Vestirse (zich aankleden) - Pretérito perfecto, indicativo (Voltooid tegenwoordige tijd, aantonende wijs)

 Vestirse (zich aankleden) - Werkwoordsvervoeging en oefeningen

Vestirse - Vervoeging van zich aankleden in het Spaans: Vervoegingstabel, voorbeelden en oefeningen in de voltooid tegenwoordige, aantonende wijs (Pretérito perfecto, indicativo).

Pretérito perfecto, indicativo (Voltooid tegenwoordige tijd, aantonende wijs)

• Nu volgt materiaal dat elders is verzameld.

$ cat src/rtl/ctp_clock_cfg.sv
// Clock trim, ready flags, prescalers and clock-output divider with Avalon-MM slave
`timescale 1ns/1ps
module ctp_clock_cfg (
   // Clock and reset
   input  wire logic        I_CLK,
   input  wire logic        I_ARST_N,
   // Avalon-MM slave
   input  wire logic [7:0]  I_AVS_ADDRESS,
   input  wire logic        I_AVS_READ,
   input  wire logic        I_AVS_WRITE,
   input  wire logic [31:0] I_AVS_WRITEDATA,
   input  wire logic [3:0]  I_AVS_BYTEENABLE,
   output logic      [31:0] O_AVS_READDATA,
   output logic             O_AVS_WAITREQUEST,
   // Oscillator status and mode
   input  wire logic        I_OSC48_STABLE,
   input  wire logic        I_OSC40_STABLE,
   input  wire logic        I_OSC_IS_48,
   input  wire logic        I_STOP_EXIT,
   // Slow clock edge events, one pulse per edge
   input  wire logic        I_SLOW_INT_EDGE,
   input  wire logic        I_SLOW_EXT_EDGE,
   // Clock tree enables and clock-output pin
   output logic             O_CORE_CLK_EN,
   output logic             O_SYS_BUS_CLK_EN,
   output logic             O_PERIPH_CLK_EN,
   output logic             O_CLKOUT,
   // Interrupt
   output logic             O_IRQ
);
   // Register state
   logic [3:0]          fast_osc_trim;
   logic                fast_osc_48_ready_flag;
   logic                fast_osc_40_ready_flag;
   logic [3:0]          clkout_divider;
   logic [1:0]          clkout_source_select;
   logic [1:0]          core_clk_divider;
   logic [2:0]          periph_bus_divider;
   logic [3:0]          sys_bus_divider;
   logic [ctp_pkg::IRQ_BITS-1:0] irq_status;
   logic [ctp_pkg::IRQ_BITS-1:0] irq_mask;

   // Bus decode: a request is taken on the edge where waitrequest is low
   wire        req       = I_AVS_READ || I_AVS_WRITE;
   wire        accept    = req && !O_AVS_WAITREQUEST;
   wire        wr_go     = accept && I_AVS_WRITE;
   wire        rd_go     = accept && I_AVS_READ;
   wire        sel_trim  = (I_AVS_ADDRESS == ctp_pkg::OFS_OSC_TRIM);
   wire        sel_cfg   = (I_AVS_ADDRESS == ctp_pkg::OFS_CLK_CFG);
   wire        sel_stat  = (I_AVS_ADDRESS == ctp_pkg::OFS_IRQ_STATUS);
   wire        sel_mask  = (I_AVS_ADDRESS == ctp_pkg::OFS_IRQ_MASK);
   wire [31:0] be_mask   = {{8{I_AVS_BYTEENABLE[3]}}, {8{I_AVS_BYTEENABLE[2]}},
                            {8{I_AVS_BYTEENABLE[1]}}, {8{I_AVS_BYTEENABLE[0]}}};

   // Readback images; reserved bits read as zero
   wire [31:0] img_trim = {24'h00_0000, fast_osc_trim, 2'h0,
                           fast_osc_48_ready_flag, fast_osc_40_ready_flag};
   wire [31:0] img_cfg  = {clkout_divider, 1'b0, clkout_source_select, 11'h000,
                           core_clk_divider, 1'b0, periph_bus_divider, sys_bus_divider, 4'h0};
   wire [31:0] img_stat = {30'h0000_0000, irq_status};
   wire [31:0] img_mask = {30'h0000_0000, irq_mask};
   wire [31:0] next_rdata = sel_trim ? img_trim :
                            sel_cfg  ? img_cfg  :
                            sel_stat ? img_stat :
                            sel_mask ? img_mask : 32'h0000_0000;

   // Merged write images; writes touch only enabled lanes
   wire [31:0] wr_trim = (img_trim & ~be_mask) | (I_AVS_WRITEDATA & be_mask);
   wire [31:0] wr_cfg  = (img_cfg & ~be_mask) | (I_AVS_WRITEDATA & be_mask);
   wire [31:0] wr_mask = (img_mask & ~be_mask) | (I_AVS_WRITEDATA & be_mask);

   // One wait state per request; readdata is ready at the accepting edge
   always_ff @(posedge I_CLK or negedge I_ARST_N)
   begin
      if (!I_ARST_N)
      begin
         O_AVS_WAITREQUEST <= 1'b1;
         O_AVS_READDATA    <= 32'h0000_0000;
      end
      else
      begin
         O_AVS_WAITREQUEST <= !(req && O_AVS_WAITREQUEST);
         O_AVS_READDATA    <= (I_AVS_READ && O_AVS_WAITREQUEST) ? next_rdata : 32'h0000_0000;
      end
   end

   // Trim field, software written
   always_ff @(posedge I_CLK or negedge I_ARST_N)
   begin
      if (!I_ARST_N)
         fast_osc_trim <= ctp_pkg::TRIM_RESET;
      else if (wr_go && sel_trim)
         fast_osc_trim <= wr_trim[ctp_pkg::TRIM_MSB:ctp_pkg::TRIM_LSB];
   end

   // Ready flags follow the oscillators; software writes have no effect
   always_ff @(posedge I_CLK or negedge I_ARST_N)
   begin
      if (!I_ARST_N)
      begin
         fast_osc_48_ready_flag <= 1'b0;
         fast_osc_40_ready_flag <= 1'b0;
      end
      else
      begin
         fast_osc_48_ready_flag <= I_OSC48_STABLE;
         fast_osc_40_ready_flag <= I_OSC40_STABLE;
      end
   end

   // Configuration fields; for the core field, stop exit wins over a write in the same cycle
   always_ff @(posedge I_CLK or negedge I_ARST_N)
   begin
      if (!I_ARST_N)
      begin
         clkout_divider       <= ctp_pkg::CLKOUT_DIV_RESET;
         clkout_source_select <= ctp_pkg::CLKOUT_SRC_RESET;
         core_clk_divider     <= ctp_pkg::CORE_DIV_RESET;
         periph_bus_divider   <= ctp_pkg::PER_DIV_RESET;
         sys_bus_divider      <= ctp_pkg::SYS_DIV_RESET;
      end
      else
      begin
         if (wr_go && sel_cfg)
         begin
            clkout_divider       <= wr_cfg[ctp_pkg::CLKOUT_DIV_MSB:ctp_pkg::CLKOUT_DIV_LSB];
            clkout_source_select <= wr_cfg[ctp_pkg::CLKOUT_SRC_MSB:ctp_pkg::CLKOUT_SRC_LSB];
            periph_bus_divider   <= wr_cfg[ctp_pkg::PER_DIV_MSB:ctp_pkg::PER_DIV_LSB];
            sys_bus_divider      <= wr_cfg[ctp_pkg::SYS_DIV_MSB:ctp_pkg::SYS_DIV_LSB];
         end
         if (I_STOP_EXIT)
            core_clk_divider <= ctp_pkg::CORE_DIV_RESET;
         else if (wr_go && sel_cfg)
            core_clk_divider <= wr_cfg[ctp_pkg::CORE_DIV_MSB:ctp_pkg::CORE_DIV_LSB];
      end
   end

   // Core ratio depends on which oscillator variant runs
   wire [4:0] core_ratio =
      I_OSC_IS_48 ? ((core_clk_divider == 2'h0) ? 5'h01 :
                     (core_clk_divider == 2'h1) ? 5'h02 : 5'h06) :
                    ((core_clk_divider == 2'h0) ? 5'h01 : 5'h05);

   // System bus ratio from core clock
   wire [4:0] sys_ratio =
      !sys_bus_divider[3]      ? 5'h01 :
      (sys_bus_divider == 4'h8) ? 5'h02 :
      (sys_bus_divider == 4'h9) ? 5'h04 :
      (sys_bus_divider == 4'hA) ? 5'h08 :
      (sys_bus_divider == 4'hB) ? 5'h0C :
      (sys_bus_divider == 4'hC) ? 5'h10 : 5'h18;

   // Peripheral bus ratio from system bus clock
   wire [4:0] per_ratio =
      !periph_bus_divider[2]      ? 5'h01 :
      (periph_bus_divider == 3'h4) ? 5'h02 :
      (periph_bus_divider == 3'h5) ? 5'h04 :
      (periph_bus_divider == 3'h6) ? 5'h08 : 5'h10;

   // Clock-output divide factor; code 15 divides by 32, every other code by code plus one
   wire [5:0] out_div  = (clkout_divider == 4'hF) ? ctp_pkg::CLKOUT_RATIO_TOP :
                         {2'b00, clkout_divider} + 6'h01;
   ctp_pkg::ctp_src_t out_src;
   assign out_src = ctp_pkg::ctp_src_t'(clkout_source_select);

   // Sources are edge streams; a period of the slow clock is two edges
   wire       src_none = (out_src == ctp_pkg::CTP_SRC_NONE) ||
                         (out_src == ctp_pkg::CTP_SRC_ILLEGAL);
   wire       out_adv  = (out_src == ctp_pkg::CTP_SRC_SLOW_INT) ? I_SLOW_INT_EDGE :
                         (out_src == ctp_pkg::CTP_SRC_SLOW_EXT) ? I_SLOW_EXT_EDGE : 1'b0;
   wire [6:0] out_ratio = {out_div, 1'b0};

   // Divider chain: core, then system bus, then peripheral bus
   wire       core_tick;
   wire       sys_tick;
   wire       per_tick;
   wire [4:0] core_held;
   wire [4:0] sys_held;
   wire [4:0] per_held;
   wire [6:0] out_cnt;
   wire [6:0] out_held;

   ctp_divider #(.W(ctp_pkg::BUS_DIV_W), .RST_RATIO(ctp_pkg::CORE_RATIO_RESET)) u_core_div (
      .i_clk        (I_CLK),
      .i_arst_n     (I_ARST_N),
      .i_adv        (1'b1),
      .i_ratio      (core_ratio),
      .o_cnt        (),
      .o_ratio_held (core_held),
      .o_tick       (core_tick)
   );

   ctp_divider #(.W(ctp_pkg::BUS_DIV_W), .RST_RATIO(ctp_pkg::BUS_RATIO_RESET)) u_sys_div (
      .i_clk        (I_CLK),
      .i_arst_n     (I_ARST_N),
      .i_adv        (core_tick),
      .i_ratio      (sys_ratio),
      .o_cnt        (),
      .o_ratio_held (sys_held),
      .o_tick       (sys_tick)
   );

   ctp_divider #(.W(ctp_pkg::BUS_DIV_W), .RST_RATIO(ctp_pkg::BUS_RATIO_RESET)) u_per_div (
      .i_clk        (I_CLK),
      .i_arst_n     (I_ARST_N),
      .i_adv        (sys_tick),
      .i_ratio      (per_ratio),
      .o_cnt        (),
      .o_ratio_held (per_held),
      .o_tick       (per_tick)
   );

   // Output divider; a source switch lets the running period finish, so a short pulse may appear
   ctp_divider #(.W(ctp_pkg::CLKOUT_DIV_W), .RST_RATIO(ctp_pkg::CLKOUT_RATIO_RESET)) u_out_div (
      .i_clk        (I_CLK),
      .i_arst_n     (I_ARST_N),
      .i_adv        (out_adv),
      .i_ratio      (out_ratio),
      .o_cnt        (out_cnt),
      .o_ratio_held (out_held),
      .o_tick       ()
   );

   // Pin high for the first half of each output period
   wire next_clkout = !src_none && (out_cnt < {1'b0, out_held[6:1]});

   // Interrupt events: ready flag rising edges
   wire [ctp_pkg::IRQ_BITS-1:0] irq_event;
   assign irq_event[ctp_pkg::IRQ_RDY48] = I_OSC48_STABLE && !fast_osc_48_ready_flag;
   assign irq_event[ctp_pkg::IRQ_RDY40] = I_OSC40_STABLE && !fast_osc_40_ready_flag;
   wire stat_clr = rd_go && sel_stat;
   // Only bits already reported are cleared, so an event landing in the wait state is kept
   wire [ctp_pkg::IRQ_BITS-1:0] stat_seen   = stat_clr ? O_AVS_READDATA[ctp_pkg::IRQ_BITS-1:0] : '0;
   wire [ctp_pkg::IRQ_BITS-1:0] next_status = (irq_status & ~stat_seen) | irq_event;

   // Sticky status, read clears, a new event in the clearing cycle survives
   always_ff @(posedge I_CLK or negedge I_ARST_N)
   begin
      if (!I_ARST_N)
      begin
         irq_status <= '0;
         irq_mask   <= '0;
         O_IRQ      <= 1'b0;
      end
      else
      begin
         irq_status <= next_status;
         if (wr_go && sel_mask)
            irq_mask <= wr_mask[ctp_pkg::IRQ_BITS-1:0];
         O_IRQ <= |(next_status & ((wr_go && sel_mask) ? wr_mask[ctp_pkg::IRQ_BITS-1:0] : irq_mask));
      end
   end

   // Registered clock tree enables and pin
   always_ff @(posedge I_CLK or negedge I_ARST_N)
   begin
      if (!I_ARST_N)
      begin
         O_CORE_CLK_EN    <= 1'b0;
         O_SYS_BUS_CLK_EN <= 1'b0;
         O_PERIPH_CLK_EN  <= 1'b0;
         O_CLKOUT         <= 1'b0;
      end
      else
      begin
         O_CORE_CLK_EN    <= core_tick;
         O_SYS_BUS_CLK_EN <= sys_tick;
         O_PERIPH_CLK_EN  <= per_tick;
         O_CLKOUT         <= next_clkout;
      end
   end
endmodule : ctp_clock_cfg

Alle vervoegingen en tijden: Vestirse (zich aankleden) - Werkwoordsvervoeging en oefeningen

Lesprogramma: Spaanse les - Rutinas diarias (Dagelijkse routines)

Vervoeging van zich aankleden in voltooid tegenwoordige tijd

Spaans Nederlands
(yo) me he vestido ik heb me aangekleed
(tú) te has vestido jij hebt je aangekleed
(él/ella) se ha vestido hij/zij heeft zich aangekleed
(nosotros/nosotras) nos hemos vestido wij hebben ons aangekleed
(vosotros/vosotras) os habéis vestido jullie hebben zich aangekleed
(ellos/ellas) se han vestido zij hebben zich aangekleed

Voorbeeldzinnen

Spaans Nederlands
Hoy me he vestido con una blusa antigua. Ik heb me vandaag aangekleed met een antieke blouse.
Te has vestido a la moda para el evento. Jij hebt je gekleed volgens de mode voor het evenement.
Se ha vestido con una cazadora de tendencia. Hij heeft zich aangekleed met een trendy jack.
Nos hemos vestido cómodos para probar las tapas. Wij hebben ons comfortabel aangekleed om de tapas te proberen.
Os habéis vestido elegantes para la ocasión. Jullie hebben je elegant aangekleed voor de gelegenheid.
Se han vestido para probarse ropa nueva. Zij hebben zich aangekleed om nieuwe kleren te passen.

Oefening: Werkwoordsvervoeging

Instructie: Kies de juiste vorm.

Toon vertaling Toon antwoorden

me he vestido, te has vestido, se ha vestido, nos hemos vestido, os habéis vestido, se han vestido

1.
... cómodos para probar las tapas.
(Wij hebben ons comfortabel aangekleed om de tapas te proberen.)
2.
... a la moda para el evento.
(Jij hebt je gekleed volgens de mode voor het evenement.)
3.
... para probarse ropa nueva.
(Zij hebben zich aangekleed om nieuwe kleren te passen.)
4.
... con una cazadora de tendencia.
(Hij heeft zich aangekleed met een trendy jack.)
5.
Hoy ... con una blusa antigua.
(Ik heb me vandaag aangekleed met een antieke blouse.)
6.
... elegantes para la ocasión.
(Jullie hebben je elegant aangekleed voor de gelegenheid.)